Persons and Bodies: A Constitution View by Lynne Rudder Baker
(CUP 2000)
0 521 59263 1 hardback 0 521 59719 6 paperback
David Mackie
What is the relation between
me—the person DM—and the human being—call it ‘Fatso’—that occupies my chair? If
we assume that persons are wholly material beings, then there are two possible
answers. The simple view, known as animalism, is that I am strictly
identical with (the very same thing as) Fatso. On the alternative view, a
version of which Baker defends in this book, human beings constitute,
but are not strictly identical with, persons. On this constitution view,
although we are intimately related, since we are made of the very same stuff,
Fatso and I are two things, not one.
Baker’s book covers a broad range,
with detailed discussions of constitution in general as well as of personal
identity. But it is of interest especially because it is the first sustained
attempt to respond to a range of arguments recently advanced against the constitution
view, and in support of animalism, most notably by Paul Snowdon (whose name
Baker contrives to misspell throughout) and Eric Olson.

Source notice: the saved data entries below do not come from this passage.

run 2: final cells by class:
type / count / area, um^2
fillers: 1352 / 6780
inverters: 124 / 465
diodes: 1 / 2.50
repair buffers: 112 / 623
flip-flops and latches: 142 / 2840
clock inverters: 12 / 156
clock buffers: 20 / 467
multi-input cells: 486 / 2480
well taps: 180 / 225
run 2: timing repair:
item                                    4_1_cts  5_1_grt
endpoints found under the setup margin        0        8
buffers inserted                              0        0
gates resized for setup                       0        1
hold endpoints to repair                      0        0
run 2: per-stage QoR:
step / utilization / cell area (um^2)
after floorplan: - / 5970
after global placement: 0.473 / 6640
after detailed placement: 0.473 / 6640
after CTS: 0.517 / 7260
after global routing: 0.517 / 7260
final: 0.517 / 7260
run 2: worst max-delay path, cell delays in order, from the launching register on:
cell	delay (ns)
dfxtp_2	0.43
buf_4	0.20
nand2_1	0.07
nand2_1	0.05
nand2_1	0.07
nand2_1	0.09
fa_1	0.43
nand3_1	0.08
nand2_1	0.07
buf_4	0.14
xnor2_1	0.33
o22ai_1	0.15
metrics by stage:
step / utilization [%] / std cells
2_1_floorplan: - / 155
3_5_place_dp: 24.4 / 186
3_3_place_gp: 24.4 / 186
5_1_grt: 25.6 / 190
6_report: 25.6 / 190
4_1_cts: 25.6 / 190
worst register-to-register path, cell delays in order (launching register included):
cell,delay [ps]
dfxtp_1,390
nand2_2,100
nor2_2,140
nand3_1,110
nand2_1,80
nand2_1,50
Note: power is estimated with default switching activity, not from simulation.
<file path="src/rtl/lsu_pkg.sv">
// lsu_pkg: shared types, funct3 codes and helpers for the load/store unit.
//   lsu_state_e       : controller state encoding (IDLE, MEM, WB)
//   F3_*              : RV32I width/sign codes used by loads and stores
//   lsu_legal()       : legality/alignment check for one request
package lsu_pkg;

  typedef enum logic [1:0] {
    IDLE = 2'd0,
    MEM  = 2'd1,
    WB   = 2'd2
  } lsu_state_e;

  localparam logic [2:0] F3_B  = 3'b000;
  localparam logic [2:0] F3_H  = 3'b001;
  localparam logic [2:0] F3_W  = 3'b010;
  localparam logic [2:0] F3_BU = 3'b100;
  localparam logic [2:0] F3_HU = 3'b101;

  // Unsigned variants only exist for loads; stores accept B/H/W only.
  function automatic logic lsu_legal(input logic we, input logic [2:0] f3,
                                     input logic [1:0] lo);
    logic ok;
    ok = 1'b0;
    case (f3)
      F3_B:    ok = 1'b1;
      F3_H:    ok = ~lo[0];
      F3_W:    ok = (lo == 2'b00);
      F3_BU:   ok = ~we;
      F3_HU:   ok = ~we & ~lo[0];
      default: ok = 1'b0;
    endcase
    return ok;
  endfunction

endpackage

</file>
<file path="src/rtl/lsu_load_align.sv">
// lsu_load_align: selects the addressed byte/halfword lane of a load word
// and sign- or zero-extends it according to funct3.
//   rdata_i   [31:0] : word returned by memory
//   addr_lo_i [1:0]  : byte offset of the access
//   funct3_i  [2:0]  : load width/sign code
//   data_o    [31:0] : extended result for the register file
module lsu_load_align
  import lsu_pkg::*;
(
  input  logic [31:0] rdata_i,
  input  logic [1:0]  addr_lo_i,
  input  logic [2:0]  funct3_i,
  output logic [31:0] data_o
);

  logic [31:0] shifted;

  // Shift the addressed lane down to bit 0; halfwords are already aligned.
  assign shifted = rdata_i >> {addr_lo_i, 3'b000};

  always_comb begin
    data_o = rdata_i;
    case (funct3_i)
      F3_B:    data_o = {{24{shifted[7]}}, shifted[7:0]};
      F3_BU:   data_o = {24'h0, shifted[7:0]};
      F3_H:    data_o = {{16{shifted[15]}}, shifted[15:0]};
      F3_HU:   data_o = {16'h0, shifted[15:0]};
      default: data_o = rdata_i;
    endcase
  end

endmodule

</file>
<file path="src/rtl/load_store_unit.sv">
// load_store_unit: executes one load or store per accepted request against a
// word-addressed data memory and writes load results to the register file.
//   req_*   : request handshake from execute (valid/ready, we, funct3, addr,
//             wdata, rd)
//   mem_*   : data memory handshake (valid/ready, we, addr, wstrb, wdata, rdata)
//   wb_*    : register file write port (we, wa, wd)
//   done, err_align, err_timeout : one-cycle status pulses
// All outputs are registers; nothing on req_* reaches mem_* combinationally.
module load_store_unit
  import lsu_pkg::*;
#(
  parameter int TIMEOUT_CYCLES = 255,
  parameter int TO_W           = 8
) (
  input  logic        clk,
  input  logic        rst,
  input  logic        req_valid,
  output logic        req_ready,
  input  logic        req_we,
  input  logic [2:0]  req_funct3,
  input  logic [31:0] req_addr,
  input  logic [31:0] req_wdata,
  input  logic [4:0]  req_rd,
  output logic        mem_valid,
  input  logic        mem_ready,
  output logic        mem_we,
  output logic [31:0] mem_addr,
  output logic [3:0]  mem_wstrb,
  output logic [31:0] mem_wdata,
  input  logic [31:0] mem_rdata,
  output logic        wb_we,
  output logic [4:0]  wb_wa,
  output logic [31:0] wb_wd,
  output logic        done,
  output logic        err_align,
  output logic        err_timeout
);

  localparam bit              TO_EN   = (TIMEOUT_CYCLES != 0);
  // Timeout fires on the MEM cycle whose increment would reach the limit.
  localparam logic [TO_W-1:0] TO_LAST = TO_W'(TO_EN ? TIMEOUT_CYCLES - 1 : 0);

  lsu_state_e  state_q;
  logic        we_q;
  logic [2:0]  f3_q;
  logic [1:0]  lo_q;
  logic [4:0]  rd_q;
  logic [TO_W-1:0] count_q;

  logic        req_ready_q, mem_valid_q, mem_we_q, wb_we_q;
  logic        done_q, err_align_q, err_timeout_q;
  logic [31:0] mem_addr_q, mem_wdata_q, wb_wd_q;
  logic [3:0]  mem_wstrb_q;
  logic [4:0]  wb_wa_q;

  logic [3:0]  strb_d;
  logic [31:0] wdata_d;
  logic [31:0] load_data;
  logic        timeout_hit;

  lsu_load_align u_align (
    .rdata_i   (mem_rdata),
    .addr_lo_i (lo_q),
    .funct3_i  (f3_q),
    .data_o    (load_data)
  );

  always_comb begin
    strb_d  = 4'b0000;
    wdata_d = 32'h0;
    if (req_we) begin
      case (req_funct3)
        F3_B: begin
          strb_d  = 4'b0001 << req_addr[1:0];
          wdata_d = {4{req_wdata[7:0]}};
        end
        F3_H: begin
          strb_d  = 4'b0011 << req_addr[1:0];
          wdata_d = {2{req_wdata[15:0]}};
        end
        default: begin
          strb_d  = 4'b1111;
          wdata_d = req_wdata;
        end
      endcase
    end
  end

  assign timeout_hit = TO_EN && (count_q == TO_LAST);

  always_ff @(posedge clk or posedge rst) begin
    if (rst) begin
      state_q       <= IDLE;
      we_q          <= 1'b0;
      f3_q          <= 3'b000;
      lo_q          <= 2'b00;
      rd_q          <= 5'd0;
      count_q       <= '0;
      req_ready_q   <= 1'b1;
      mem_valid_q   <= 1'b0;
      mem_we_q      <= 1'b0;
      mem_addr_q    <= 32'h0;
      mem_wstrb_q   <= 4'b0000;
      mem_wdata_q   <= 32'h0;
      wb_we_q       <= 1'b0;
      wb_wa_q       <= 5'd0;
      wb_wd_q       <= 32'h0;
      done_q        <= 1'b0;
      err_align_q   <= 1'b0;
      err_timeout_q <= 1'b0;
    end else begin
      done_q        <= 1'b0;
      err_align_q   <= 1'b0;
      err_timeout_q <= 1'b0;
      wb_we_q       <= 1'b0;
      case (state_q)
        IDLE: begin
          if (req_valid) begin
            we_q <= req_we;
            f3_q <= req_funct3;
            lo_q <= req_addr[1:0];
            rd_q <= req_rd;
            if (lsu_legal(req_we, req_funct3, req_addr[1:0])) begin
              state_q     <= MEM;
              req_ready_q <= 1'b0;
              mem_valid_q <= 1'b1;
              mem_we_q    <= req_we;
              mem_addr_q  <= {req_addr[31:2], 2'b00};
              mem_wstrb_q <= strb_d;
              mem_wdata_q <= wdata_d;
              count_q     <= '0;
            end else begin
              err_align_q <= 1'b1;
            end
          end
        end
        MEM: begin
          // Completion is checked first so it wins over a same-cycle timeout.
          if (mem_ready) begin
            mem_valid_q <= 1'b0;
            count_q     <= '0;
            done_q      <= we_q;
            if (we_q) begin
              state_q     <= IDLE;
              req_ready_q <= 1'b1;
            end else begin
              state_q <= WB;
              wb_wa_q <= rd_q;
              wb_wd_q <= load_data;
              wb_we_q <= (rd_q != 5'd0);
              done_q  <= 1'b1;
            end
          end else if (timeout_hit) begin
            mem_valid_q   <= 1'b0;
            count_q       <= '0;
            state_q       <= IDLE;
            req_ready_q   <= 1'b1;
            err_timeout_q <= 1'b1;
          end else begin
            count_q <= count_q + 1'b1;
          end
        end
        WB: begin
          state_q     <= IDLE;
          req_ready_q <= 1'b1;
        end
        default: begin
          state_q     <= IDLE;
          req_ready_q <= 1'b1;
          mem_valid_q <= 1'b0;
        end
      endcase
    end
  end

  assign req_ready   = req_ready_q;
  assign mem_valid   = mem_valid_q;
  assign mem_we      = mem_we_q;
  assign mem_addr    = mem_addr_q;
  assign mem_wstrb   = mem_wstrb_q;
  assign mem_wdata   = mem_wdata_q;
  assign wb_we       = wb_we_q;
  assign wb_wa       = wb_wa_q;
  assign wb_wd       = wb_wd_q;
  assign done        = done_q;
  assign err_align   = err_align_q;
  assign err_timeout = err_timeout_q;

endmodule

</file>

A key element in Baker’s replies
to many of these arguments is a distinction between having properties
derivatively and nonderivatively. For example, one
challenge to the constitution view runs as follows. According to standard
versions of the view, I am a person and Fatso isn’t. But since Fatso and I
share the same matter, we are intrinsically exactly alike down to the last
atom. How, then, does Fatso fail to be a person? What does he lack that
I have?
No problem, says Baker: for on her
view, Fatso is a person: he is a person derivatively, in virtue of
constituting something (viz me) that is a
person nonderivatively. Quite generally, when one
thing constitutes another, each has some of its characteristics derivatively
and others nonderivatively. To possess a property
derivatively is to possess it in virtue of constituting or being constituted by
another thing that has the property nonderivatively
(that is, independently of its constituting or being constituted by anything
else).
In this and other contexts,
however, it is far from clear that Baker’s new distinction helps. For, first,
her solution obliges her to introduce some ad hoc rules about how to
count persons in order to dodge the charge that since both Fatso and DM are
persons, she is committed to the absurd thesis that there are two persons where
I am; secondly, the solution does no more than push the original objection one
stage back. For what is the difference between Fatso and DM that makes the
latter a person nonderivatively, while the former is
merely derivatively a person? As before, since they are atom-for-atom exactly
alike, in what can this difference consist?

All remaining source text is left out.